Go over the data below line by line, and state how many lines contain the string "ownership". Give the number only.

Data extracted from a collection:
★ ★ ★ ★ ★

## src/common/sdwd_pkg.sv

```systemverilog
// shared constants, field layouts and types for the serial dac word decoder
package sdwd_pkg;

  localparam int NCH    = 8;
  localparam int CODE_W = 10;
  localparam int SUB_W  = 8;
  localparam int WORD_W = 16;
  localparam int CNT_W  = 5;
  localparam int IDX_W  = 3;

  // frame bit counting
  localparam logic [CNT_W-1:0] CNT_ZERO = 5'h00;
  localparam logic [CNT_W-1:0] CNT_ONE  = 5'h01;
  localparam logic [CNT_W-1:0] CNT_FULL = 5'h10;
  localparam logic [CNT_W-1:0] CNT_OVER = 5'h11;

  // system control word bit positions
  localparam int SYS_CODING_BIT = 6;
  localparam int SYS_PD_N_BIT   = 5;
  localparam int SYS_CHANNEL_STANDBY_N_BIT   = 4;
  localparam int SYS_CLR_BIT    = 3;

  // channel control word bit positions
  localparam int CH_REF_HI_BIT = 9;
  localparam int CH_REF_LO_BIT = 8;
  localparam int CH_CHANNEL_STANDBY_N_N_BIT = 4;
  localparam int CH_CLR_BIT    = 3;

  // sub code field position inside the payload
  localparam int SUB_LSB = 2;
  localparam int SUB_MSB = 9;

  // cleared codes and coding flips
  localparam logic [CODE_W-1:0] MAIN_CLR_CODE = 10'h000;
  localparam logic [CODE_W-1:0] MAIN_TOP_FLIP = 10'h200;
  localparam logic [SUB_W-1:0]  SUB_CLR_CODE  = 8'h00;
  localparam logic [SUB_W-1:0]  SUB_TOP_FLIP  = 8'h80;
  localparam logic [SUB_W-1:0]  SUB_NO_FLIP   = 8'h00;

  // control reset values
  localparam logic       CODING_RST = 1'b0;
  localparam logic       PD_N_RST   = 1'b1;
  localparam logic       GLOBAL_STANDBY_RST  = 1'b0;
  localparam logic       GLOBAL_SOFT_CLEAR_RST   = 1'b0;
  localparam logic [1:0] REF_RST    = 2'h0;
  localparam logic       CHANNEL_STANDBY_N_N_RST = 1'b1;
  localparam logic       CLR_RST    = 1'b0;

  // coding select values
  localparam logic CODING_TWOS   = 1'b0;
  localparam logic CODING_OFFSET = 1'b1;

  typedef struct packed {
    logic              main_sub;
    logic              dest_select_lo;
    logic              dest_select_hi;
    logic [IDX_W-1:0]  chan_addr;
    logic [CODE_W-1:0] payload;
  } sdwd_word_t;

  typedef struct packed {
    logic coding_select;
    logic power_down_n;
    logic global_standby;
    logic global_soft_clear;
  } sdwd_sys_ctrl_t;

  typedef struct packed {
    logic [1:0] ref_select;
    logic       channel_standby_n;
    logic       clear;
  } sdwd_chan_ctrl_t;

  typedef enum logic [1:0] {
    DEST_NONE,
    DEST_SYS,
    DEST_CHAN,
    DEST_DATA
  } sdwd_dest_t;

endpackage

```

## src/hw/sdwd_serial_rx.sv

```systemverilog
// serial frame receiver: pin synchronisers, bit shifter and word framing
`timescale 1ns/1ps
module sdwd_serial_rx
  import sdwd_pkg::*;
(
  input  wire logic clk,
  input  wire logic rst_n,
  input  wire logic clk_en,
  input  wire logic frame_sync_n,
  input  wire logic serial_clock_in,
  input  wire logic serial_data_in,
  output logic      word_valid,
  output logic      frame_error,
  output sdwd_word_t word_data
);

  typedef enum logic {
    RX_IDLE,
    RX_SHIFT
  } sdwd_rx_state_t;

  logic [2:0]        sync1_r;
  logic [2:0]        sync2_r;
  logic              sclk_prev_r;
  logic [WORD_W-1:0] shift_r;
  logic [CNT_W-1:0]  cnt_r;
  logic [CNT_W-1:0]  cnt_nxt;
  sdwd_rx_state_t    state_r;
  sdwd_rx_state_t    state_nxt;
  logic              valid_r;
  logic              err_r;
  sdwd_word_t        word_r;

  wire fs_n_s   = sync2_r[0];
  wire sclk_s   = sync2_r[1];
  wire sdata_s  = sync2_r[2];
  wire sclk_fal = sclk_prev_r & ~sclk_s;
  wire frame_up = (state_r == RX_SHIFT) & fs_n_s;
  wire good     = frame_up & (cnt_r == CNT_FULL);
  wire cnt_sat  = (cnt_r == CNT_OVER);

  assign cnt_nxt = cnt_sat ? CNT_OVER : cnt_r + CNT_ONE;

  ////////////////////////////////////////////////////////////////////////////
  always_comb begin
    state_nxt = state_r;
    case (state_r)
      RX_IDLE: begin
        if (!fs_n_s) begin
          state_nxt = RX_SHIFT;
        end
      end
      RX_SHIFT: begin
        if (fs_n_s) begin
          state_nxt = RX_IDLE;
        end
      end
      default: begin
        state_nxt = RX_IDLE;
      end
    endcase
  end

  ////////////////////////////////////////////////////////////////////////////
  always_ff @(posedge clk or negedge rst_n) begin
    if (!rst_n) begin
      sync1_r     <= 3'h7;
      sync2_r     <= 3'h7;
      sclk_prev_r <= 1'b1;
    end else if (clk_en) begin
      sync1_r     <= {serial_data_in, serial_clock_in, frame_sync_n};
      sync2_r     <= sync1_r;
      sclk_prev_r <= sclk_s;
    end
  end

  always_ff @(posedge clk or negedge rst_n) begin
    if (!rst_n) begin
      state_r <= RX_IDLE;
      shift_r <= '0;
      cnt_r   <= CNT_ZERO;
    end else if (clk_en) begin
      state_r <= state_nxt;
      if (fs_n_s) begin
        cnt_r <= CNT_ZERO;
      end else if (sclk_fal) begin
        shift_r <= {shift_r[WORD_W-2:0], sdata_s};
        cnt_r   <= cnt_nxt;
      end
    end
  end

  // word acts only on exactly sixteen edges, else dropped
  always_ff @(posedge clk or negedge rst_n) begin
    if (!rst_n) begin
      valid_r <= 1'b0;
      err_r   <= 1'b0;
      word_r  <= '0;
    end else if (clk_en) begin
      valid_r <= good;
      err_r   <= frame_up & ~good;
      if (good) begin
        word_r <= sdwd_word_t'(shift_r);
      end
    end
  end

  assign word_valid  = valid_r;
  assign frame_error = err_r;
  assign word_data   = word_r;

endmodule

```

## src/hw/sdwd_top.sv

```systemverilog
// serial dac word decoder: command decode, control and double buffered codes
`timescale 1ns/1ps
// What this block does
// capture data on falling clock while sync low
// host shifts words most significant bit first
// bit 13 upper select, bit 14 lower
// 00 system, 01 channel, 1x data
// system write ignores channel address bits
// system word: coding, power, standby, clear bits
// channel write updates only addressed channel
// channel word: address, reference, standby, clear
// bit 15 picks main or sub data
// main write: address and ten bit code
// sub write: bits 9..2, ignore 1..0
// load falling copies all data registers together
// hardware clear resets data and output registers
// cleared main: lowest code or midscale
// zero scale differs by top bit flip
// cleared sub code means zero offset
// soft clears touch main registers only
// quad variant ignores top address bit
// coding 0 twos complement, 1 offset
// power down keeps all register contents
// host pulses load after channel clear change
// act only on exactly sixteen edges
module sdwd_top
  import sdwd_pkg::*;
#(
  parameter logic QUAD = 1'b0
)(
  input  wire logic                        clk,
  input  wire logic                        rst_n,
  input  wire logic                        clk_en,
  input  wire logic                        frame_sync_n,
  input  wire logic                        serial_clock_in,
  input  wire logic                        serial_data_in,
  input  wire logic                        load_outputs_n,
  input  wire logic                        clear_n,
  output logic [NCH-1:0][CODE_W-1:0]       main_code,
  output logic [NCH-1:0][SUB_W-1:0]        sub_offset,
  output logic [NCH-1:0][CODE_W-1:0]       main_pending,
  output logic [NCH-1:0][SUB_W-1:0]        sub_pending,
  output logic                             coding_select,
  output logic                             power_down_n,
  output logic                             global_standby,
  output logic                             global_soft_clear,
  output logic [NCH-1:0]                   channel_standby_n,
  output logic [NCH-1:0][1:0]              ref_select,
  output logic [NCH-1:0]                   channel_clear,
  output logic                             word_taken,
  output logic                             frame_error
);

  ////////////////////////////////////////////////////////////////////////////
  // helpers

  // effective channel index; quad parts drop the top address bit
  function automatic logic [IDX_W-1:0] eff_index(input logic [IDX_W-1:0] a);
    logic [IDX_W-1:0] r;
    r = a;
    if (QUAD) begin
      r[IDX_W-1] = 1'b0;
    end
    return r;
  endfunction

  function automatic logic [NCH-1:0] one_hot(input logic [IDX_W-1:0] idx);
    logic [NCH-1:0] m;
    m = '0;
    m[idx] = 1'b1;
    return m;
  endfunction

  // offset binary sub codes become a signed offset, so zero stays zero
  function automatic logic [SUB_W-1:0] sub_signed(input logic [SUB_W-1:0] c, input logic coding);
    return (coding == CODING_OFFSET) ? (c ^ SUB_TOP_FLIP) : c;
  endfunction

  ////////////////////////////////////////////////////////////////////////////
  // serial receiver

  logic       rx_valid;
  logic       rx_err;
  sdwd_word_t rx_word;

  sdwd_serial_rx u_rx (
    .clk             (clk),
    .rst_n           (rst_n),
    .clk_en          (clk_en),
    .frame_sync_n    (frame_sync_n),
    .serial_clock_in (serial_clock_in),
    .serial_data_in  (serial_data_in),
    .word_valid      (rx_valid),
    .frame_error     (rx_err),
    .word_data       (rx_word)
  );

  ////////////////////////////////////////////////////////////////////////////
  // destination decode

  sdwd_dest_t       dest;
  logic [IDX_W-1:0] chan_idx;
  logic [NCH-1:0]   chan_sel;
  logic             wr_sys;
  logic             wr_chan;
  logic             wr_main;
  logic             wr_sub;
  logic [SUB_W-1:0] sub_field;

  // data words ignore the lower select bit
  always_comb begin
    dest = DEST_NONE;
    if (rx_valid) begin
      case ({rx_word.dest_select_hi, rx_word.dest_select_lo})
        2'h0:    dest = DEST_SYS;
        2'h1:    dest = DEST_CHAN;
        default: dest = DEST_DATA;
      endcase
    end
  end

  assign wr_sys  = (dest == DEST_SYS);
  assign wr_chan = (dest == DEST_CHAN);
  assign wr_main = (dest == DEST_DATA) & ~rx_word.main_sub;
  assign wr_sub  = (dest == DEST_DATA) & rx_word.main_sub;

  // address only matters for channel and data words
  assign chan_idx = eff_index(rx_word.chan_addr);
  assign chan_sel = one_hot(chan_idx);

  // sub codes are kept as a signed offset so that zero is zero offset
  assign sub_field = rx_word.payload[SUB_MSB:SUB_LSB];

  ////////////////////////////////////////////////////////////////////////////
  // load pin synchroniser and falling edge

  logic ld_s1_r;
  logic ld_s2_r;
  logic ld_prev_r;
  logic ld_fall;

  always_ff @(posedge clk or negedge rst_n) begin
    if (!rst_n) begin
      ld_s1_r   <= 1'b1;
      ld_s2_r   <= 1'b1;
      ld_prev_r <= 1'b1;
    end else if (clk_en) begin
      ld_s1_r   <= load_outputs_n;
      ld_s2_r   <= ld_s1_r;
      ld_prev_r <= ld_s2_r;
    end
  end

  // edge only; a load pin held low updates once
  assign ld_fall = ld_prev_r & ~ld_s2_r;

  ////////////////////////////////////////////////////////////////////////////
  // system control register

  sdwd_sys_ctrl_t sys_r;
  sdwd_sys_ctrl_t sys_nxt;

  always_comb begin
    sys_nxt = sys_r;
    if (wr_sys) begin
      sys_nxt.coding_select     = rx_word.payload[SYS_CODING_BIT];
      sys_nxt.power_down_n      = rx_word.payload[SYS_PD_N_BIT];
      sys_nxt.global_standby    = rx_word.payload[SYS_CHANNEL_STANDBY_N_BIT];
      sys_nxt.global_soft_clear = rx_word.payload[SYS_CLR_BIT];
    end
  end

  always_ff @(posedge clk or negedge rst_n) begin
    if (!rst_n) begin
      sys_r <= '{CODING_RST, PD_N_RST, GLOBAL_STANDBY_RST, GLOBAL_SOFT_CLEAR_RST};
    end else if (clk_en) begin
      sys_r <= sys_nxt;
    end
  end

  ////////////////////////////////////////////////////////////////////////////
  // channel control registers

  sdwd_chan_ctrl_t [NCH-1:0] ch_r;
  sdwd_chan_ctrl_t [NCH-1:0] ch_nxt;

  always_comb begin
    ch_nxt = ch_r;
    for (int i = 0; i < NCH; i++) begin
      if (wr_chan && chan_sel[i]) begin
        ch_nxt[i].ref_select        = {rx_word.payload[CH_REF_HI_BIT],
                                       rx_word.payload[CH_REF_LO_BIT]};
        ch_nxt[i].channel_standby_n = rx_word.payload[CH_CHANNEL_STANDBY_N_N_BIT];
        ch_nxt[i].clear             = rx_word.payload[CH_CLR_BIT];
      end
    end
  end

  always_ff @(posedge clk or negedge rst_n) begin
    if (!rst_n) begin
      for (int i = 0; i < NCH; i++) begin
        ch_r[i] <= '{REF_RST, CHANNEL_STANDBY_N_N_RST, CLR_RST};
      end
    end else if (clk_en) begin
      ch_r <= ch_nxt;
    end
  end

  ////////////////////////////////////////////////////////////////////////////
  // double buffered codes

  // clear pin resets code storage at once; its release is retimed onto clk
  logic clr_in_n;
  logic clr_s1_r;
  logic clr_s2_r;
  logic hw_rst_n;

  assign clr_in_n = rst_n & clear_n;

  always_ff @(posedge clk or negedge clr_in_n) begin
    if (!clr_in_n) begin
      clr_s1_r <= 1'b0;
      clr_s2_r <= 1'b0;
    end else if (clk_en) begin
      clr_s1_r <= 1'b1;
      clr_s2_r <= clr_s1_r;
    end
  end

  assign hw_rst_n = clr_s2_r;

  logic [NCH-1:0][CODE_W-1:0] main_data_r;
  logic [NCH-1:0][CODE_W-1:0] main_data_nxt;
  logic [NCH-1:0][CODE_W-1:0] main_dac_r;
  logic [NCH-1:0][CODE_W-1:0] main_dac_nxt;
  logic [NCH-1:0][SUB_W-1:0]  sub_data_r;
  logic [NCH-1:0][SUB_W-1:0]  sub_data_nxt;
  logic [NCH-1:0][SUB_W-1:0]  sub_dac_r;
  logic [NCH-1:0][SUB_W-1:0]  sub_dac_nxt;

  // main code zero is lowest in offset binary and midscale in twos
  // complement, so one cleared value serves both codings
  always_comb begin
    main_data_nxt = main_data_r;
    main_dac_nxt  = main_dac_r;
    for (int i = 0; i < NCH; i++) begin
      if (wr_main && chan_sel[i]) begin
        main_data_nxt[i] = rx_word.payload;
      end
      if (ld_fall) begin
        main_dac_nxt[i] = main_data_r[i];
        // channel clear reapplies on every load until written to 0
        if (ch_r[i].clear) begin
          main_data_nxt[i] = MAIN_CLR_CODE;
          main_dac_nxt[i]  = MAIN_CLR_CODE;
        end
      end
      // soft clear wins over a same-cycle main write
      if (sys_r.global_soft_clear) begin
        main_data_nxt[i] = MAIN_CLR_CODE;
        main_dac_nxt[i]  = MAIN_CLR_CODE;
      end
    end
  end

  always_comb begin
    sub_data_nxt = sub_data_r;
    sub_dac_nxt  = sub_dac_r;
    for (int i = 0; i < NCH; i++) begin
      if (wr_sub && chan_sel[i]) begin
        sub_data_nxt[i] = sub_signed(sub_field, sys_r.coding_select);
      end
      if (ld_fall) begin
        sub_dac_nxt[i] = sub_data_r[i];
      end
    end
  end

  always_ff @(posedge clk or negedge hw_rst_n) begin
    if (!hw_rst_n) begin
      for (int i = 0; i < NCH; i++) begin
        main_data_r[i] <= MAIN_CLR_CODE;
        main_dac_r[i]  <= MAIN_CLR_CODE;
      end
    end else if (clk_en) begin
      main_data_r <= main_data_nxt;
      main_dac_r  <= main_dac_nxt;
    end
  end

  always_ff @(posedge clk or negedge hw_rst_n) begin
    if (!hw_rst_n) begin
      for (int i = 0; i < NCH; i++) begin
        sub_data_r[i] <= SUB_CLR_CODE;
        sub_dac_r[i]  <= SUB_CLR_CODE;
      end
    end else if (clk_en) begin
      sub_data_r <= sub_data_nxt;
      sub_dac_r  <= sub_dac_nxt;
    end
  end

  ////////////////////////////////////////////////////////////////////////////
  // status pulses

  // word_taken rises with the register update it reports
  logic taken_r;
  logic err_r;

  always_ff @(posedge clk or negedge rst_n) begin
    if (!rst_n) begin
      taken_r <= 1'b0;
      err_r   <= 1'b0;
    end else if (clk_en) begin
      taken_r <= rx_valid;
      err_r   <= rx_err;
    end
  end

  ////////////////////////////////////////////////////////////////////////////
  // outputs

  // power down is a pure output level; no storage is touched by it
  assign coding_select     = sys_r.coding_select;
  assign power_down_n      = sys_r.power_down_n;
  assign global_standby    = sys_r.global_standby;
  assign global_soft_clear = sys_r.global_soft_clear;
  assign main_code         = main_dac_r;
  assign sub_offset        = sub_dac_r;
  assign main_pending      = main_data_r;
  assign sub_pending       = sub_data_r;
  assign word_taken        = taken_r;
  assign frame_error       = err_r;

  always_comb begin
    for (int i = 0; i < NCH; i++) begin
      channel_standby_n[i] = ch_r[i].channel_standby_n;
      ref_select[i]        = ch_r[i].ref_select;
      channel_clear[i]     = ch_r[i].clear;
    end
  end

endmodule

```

★ ★ ★ ★ ★

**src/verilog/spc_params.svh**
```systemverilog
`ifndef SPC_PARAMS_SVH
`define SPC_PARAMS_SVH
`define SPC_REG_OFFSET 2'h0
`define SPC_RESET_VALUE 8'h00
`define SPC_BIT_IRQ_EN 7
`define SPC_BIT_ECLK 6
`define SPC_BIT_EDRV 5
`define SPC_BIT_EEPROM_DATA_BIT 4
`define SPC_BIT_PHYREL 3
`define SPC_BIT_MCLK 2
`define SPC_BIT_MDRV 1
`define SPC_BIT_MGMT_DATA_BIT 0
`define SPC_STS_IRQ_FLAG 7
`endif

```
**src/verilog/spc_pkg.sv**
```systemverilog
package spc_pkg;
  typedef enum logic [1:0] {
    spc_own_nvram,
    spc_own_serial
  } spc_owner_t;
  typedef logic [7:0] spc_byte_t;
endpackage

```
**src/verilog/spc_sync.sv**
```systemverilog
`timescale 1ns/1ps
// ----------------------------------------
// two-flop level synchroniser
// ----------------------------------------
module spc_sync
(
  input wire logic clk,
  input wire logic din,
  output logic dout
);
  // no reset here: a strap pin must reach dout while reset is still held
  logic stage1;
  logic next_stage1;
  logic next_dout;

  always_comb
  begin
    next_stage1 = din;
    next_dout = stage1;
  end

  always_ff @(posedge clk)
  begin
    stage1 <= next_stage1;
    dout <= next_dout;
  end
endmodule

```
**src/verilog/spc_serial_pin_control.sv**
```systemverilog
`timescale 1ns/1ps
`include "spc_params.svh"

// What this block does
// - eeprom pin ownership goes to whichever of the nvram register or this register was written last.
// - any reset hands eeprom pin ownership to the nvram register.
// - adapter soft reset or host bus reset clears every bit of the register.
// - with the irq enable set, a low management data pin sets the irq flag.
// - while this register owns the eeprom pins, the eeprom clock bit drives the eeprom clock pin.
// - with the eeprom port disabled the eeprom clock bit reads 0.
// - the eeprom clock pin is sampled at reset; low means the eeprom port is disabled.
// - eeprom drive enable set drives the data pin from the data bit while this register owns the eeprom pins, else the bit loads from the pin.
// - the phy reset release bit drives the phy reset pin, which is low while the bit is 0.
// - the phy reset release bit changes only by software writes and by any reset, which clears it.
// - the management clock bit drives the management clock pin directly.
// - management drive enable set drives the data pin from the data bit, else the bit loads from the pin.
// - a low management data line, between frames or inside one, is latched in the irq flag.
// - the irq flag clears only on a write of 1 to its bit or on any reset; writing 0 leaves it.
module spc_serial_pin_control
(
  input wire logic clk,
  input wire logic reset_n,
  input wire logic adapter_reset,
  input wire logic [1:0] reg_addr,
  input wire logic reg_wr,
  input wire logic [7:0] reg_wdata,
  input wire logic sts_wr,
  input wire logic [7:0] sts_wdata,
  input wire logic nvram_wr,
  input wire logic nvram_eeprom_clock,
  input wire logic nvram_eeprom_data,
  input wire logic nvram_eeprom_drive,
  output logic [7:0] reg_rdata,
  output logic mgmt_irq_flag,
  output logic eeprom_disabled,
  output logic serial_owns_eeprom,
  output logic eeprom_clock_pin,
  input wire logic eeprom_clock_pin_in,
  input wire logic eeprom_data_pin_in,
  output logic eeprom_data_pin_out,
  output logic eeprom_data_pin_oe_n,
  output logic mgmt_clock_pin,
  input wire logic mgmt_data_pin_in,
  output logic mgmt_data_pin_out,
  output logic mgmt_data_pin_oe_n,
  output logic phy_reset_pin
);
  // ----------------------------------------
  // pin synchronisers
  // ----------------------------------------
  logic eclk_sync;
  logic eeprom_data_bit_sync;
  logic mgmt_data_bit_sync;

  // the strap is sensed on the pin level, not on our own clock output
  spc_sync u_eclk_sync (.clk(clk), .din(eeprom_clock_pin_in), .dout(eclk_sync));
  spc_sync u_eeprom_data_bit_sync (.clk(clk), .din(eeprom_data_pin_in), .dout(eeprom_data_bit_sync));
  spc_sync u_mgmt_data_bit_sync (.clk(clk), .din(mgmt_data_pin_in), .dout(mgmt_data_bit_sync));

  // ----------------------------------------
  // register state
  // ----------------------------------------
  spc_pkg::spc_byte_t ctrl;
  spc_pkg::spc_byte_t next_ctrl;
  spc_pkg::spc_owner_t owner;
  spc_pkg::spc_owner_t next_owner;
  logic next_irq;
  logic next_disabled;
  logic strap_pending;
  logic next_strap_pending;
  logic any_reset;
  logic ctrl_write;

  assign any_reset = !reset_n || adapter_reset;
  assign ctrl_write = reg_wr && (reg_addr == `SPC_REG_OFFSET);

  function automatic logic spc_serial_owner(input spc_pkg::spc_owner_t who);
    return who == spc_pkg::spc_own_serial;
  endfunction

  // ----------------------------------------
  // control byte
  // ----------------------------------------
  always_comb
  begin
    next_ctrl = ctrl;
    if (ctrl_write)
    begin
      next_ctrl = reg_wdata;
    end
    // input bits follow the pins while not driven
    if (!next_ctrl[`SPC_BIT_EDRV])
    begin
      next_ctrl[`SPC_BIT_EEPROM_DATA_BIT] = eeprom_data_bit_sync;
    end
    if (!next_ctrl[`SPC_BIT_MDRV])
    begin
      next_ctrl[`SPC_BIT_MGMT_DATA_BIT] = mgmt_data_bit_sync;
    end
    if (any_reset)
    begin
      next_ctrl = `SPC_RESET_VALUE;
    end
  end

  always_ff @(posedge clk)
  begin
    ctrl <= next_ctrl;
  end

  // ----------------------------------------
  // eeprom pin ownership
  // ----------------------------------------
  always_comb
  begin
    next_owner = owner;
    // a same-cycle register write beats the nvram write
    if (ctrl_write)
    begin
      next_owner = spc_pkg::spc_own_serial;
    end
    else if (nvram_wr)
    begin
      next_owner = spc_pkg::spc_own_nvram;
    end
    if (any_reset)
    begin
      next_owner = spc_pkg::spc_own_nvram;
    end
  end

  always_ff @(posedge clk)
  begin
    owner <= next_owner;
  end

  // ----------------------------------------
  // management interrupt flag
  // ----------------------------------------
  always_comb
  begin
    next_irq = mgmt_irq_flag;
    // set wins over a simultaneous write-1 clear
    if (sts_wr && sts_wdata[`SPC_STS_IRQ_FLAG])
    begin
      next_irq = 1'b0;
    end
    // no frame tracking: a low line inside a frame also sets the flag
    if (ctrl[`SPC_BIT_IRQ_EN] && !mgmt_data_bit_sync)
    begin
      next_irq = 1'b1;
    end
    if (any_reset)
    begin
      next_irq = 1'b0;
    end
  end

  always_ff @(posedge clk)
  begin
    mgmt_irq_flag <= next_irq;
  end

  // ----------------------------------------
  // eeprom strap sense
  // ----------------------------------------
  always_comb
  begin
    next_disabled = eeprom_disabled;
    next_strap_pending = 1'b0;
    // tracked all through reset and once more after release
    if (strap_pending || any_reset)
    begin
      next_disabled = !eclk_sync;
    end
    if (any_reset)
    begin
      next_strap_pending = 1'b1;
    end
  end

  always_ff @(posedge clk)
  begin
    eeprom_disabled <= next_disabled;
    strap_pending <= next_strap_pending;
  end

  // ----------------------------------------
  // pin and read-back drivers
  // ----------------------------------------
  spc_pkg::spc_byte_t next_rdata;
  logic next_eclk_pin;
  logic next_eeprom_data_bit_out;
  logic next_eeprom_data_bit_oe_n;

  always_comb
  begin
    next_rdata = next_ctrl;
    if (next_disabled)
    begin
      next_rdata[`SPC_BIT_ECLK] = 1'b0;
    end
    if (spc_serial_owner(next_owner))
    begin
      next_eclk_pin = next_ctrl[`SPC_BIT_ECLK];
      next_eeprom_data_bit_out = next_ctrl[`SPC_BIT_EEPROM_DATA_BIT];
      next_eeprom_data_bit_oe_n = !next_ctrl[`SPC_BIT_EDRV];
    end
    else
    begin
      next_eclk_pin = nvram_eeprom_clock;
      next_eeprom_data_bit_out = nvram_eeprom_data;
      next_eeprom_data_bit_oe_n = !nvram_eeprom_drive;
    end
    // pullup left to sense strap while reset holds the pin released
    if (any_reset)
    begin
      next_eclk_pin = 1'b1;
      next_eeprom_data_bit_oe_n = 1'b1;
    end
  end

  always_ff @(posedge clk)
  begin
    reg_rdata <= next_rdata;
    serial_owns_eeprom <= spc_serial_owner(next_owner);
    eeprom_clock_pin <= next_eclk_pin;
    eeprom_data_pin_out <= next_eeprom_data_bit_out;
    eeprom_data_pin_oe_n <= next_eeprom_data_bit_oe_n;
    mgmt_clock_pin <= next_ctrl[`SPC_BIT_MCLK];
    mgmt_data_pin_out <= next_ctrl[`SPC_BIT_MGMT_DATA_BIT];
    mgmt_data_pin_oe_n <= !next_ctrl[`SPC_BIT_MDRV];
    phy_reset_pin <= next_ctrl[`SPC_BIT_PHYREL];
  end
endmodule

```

★ ★ ★ ★ ★

RESULT FOR THIS EXERCISE: 3